The data:
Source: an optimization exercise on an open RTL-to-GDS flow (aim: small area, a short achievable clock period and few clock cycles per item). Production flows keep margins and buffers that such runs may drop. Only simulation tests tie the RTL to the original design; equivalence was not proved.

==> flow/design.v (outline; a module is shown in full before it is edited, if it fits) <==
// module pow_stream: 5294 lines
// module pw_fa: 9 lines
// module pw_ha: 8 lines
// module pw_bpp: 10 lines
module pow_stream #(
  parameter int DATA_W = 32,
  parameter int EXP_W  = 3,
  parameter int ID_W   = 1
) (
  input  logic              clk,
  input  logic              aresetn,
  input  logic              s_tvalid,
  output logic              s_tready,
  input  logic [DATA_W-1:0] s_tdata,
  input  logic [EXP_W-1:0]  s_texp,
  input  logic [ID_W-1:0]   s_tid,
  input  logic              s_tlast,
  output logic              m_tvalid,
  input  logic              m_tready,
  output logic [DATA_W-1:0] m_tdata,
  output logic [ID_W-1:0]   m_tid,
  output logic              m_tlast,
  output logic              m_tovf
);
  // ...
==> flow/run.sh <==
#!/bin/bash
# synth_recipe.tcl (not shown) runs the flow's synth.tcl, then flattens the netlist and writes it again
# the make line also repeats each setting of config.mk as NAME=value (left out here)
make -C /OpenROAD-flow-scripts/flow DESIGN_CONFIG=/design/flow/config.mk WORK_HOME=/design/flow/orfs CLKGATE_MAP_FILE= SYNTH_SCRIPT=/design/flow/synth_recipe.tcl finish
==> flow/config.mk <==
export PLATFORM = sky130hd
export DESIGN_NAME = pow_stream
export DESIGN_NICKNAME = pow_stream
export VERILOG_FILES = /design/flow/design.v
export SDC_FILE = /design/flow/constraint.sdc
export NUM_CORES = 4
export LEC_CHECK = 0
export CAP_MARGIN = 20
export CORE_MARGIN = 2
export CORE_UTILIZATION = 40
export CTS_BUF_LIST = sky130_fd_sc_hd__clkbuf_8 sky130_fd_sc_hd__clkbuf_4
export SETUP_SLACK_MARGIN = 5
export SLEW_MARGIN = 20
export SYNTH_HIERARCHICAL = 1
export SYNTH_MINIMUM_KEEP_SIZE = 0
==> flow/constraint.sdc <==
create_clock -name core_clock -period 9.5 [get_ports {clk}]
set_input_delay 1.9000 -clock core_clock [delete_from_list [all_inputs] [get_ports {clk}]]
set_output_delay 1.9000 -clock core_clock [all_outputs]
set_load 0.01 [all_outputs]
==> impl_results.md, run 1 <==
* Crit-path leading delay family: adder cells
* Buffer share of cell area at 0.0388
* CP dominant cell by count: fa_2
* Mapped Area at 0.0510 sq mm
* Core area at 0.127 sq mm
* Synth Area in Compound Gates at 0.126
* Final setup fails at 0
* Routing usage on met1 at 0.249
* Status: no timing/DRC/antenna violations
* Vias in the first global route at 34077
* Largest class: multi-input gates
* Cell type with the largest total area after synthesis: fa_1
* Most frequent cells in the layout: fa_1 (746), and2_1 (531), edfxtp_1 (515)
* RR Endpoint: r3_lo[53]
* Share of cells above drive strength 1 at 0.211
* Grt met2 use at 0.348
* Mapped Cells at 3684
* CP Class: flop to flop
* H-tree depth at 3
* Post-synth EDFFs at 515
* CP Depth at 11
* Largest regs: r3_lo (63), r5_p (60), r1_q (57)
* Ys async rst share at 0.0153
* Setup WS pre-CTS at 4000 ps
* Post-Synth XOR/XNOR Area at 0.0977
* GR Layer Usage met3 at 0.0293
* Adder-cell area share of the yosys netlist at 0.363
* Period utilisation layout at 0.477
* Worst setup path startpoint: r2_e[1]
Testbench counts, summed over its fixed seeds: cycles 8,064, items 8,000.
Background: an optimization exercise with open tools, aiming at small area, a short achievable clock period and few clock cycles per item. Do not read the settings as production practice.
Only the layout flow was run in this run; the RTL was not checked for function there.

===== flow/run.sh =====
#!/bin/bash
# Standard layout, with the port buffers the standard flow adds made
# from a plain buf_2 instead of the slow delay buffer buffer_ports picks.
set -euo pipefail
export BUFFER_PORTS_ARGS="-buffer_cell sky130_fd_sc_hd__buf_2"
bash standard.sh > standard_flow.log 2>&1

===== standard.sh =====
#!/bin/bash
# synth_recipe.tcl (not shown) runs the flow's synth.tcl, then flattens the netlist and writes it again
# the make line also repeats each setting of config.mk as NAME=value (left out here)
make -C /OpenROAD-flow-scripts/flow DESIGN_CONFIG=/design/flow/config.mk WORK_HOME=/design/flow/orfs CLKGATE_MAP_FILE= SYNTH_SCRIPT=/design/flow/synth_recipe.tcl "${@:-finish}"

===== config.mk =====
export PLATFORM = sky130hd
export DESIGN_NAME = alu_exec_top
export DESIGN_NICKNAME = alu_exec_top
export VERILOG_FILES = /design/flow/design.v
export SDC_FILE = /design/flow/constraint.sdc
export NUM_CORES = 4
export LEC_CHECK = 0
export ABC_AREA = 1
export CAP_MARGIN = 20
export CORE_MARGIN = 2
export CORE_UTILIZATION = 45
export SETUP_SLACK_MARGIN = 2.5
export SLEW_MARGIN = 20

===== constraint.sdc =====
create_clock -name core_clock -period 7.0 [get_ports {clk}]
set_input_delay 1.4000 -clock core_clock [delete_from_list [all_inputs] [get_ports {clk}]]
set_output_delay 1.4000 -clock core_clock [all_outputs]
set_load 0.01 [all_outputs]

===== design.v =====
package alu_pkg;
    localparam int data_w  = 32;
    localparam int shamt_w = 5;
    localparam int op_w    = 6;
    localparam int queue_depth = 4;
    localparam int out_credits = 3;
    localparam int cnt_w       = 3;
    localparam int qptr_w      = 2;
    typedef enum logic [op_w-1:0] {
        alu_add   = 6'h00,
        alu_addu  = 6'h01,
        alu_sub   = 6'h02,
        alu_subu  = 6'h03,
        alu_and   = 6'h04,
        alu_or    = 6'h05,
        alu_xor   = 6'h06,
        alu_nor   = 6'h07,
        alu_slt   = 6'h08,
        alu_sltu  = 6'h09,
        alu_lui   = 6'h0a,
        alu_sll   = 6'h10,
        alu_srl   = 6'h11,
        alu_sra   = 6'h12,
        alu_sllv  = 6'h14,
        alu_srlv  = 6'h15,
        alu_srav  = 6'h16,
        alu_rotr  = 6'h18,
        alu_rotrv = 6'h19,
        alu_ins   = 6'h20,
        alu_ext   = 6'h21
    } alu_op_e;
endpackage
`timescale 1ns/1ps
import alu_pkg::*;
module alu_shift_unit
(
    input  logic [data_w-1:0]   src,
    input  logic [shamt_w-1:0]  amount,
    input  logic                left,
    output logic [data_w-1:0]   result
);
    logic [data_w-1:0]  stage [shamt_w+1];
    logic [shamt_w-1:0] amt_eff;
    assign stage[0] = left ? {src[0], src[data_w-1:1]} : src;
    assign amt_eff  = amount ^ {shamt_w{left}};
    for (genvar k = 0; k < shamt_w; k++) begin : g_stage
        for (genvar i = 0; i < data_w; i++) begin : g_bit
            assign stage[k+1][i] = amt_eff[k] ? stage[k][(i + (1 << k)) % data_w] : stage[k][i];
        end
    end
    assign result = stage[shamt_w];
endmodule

Exercise brief: Return exactly the lines in the records above, beginning with the one that holds "assign stage[0] = left" and ending with the last.

Task answer:
    assign stage[0] = left ? {src[0], src[data_w-1:1]} : src;
    assign amt_eff  = amount ^ {shamt_w{left}};
    for (genvar k = 0; k < shamt_w; k++) begin : g_stage
        for (genvar i = 0; i < data_w; i++) begin : g_bit
            assign stage[k+1][i] = amt_eff[k] ? stage[k][(i + (1 << k)) % data_w] : stage[k][i];
        end
    end
    assign result = stage[shamt_w];
endmodule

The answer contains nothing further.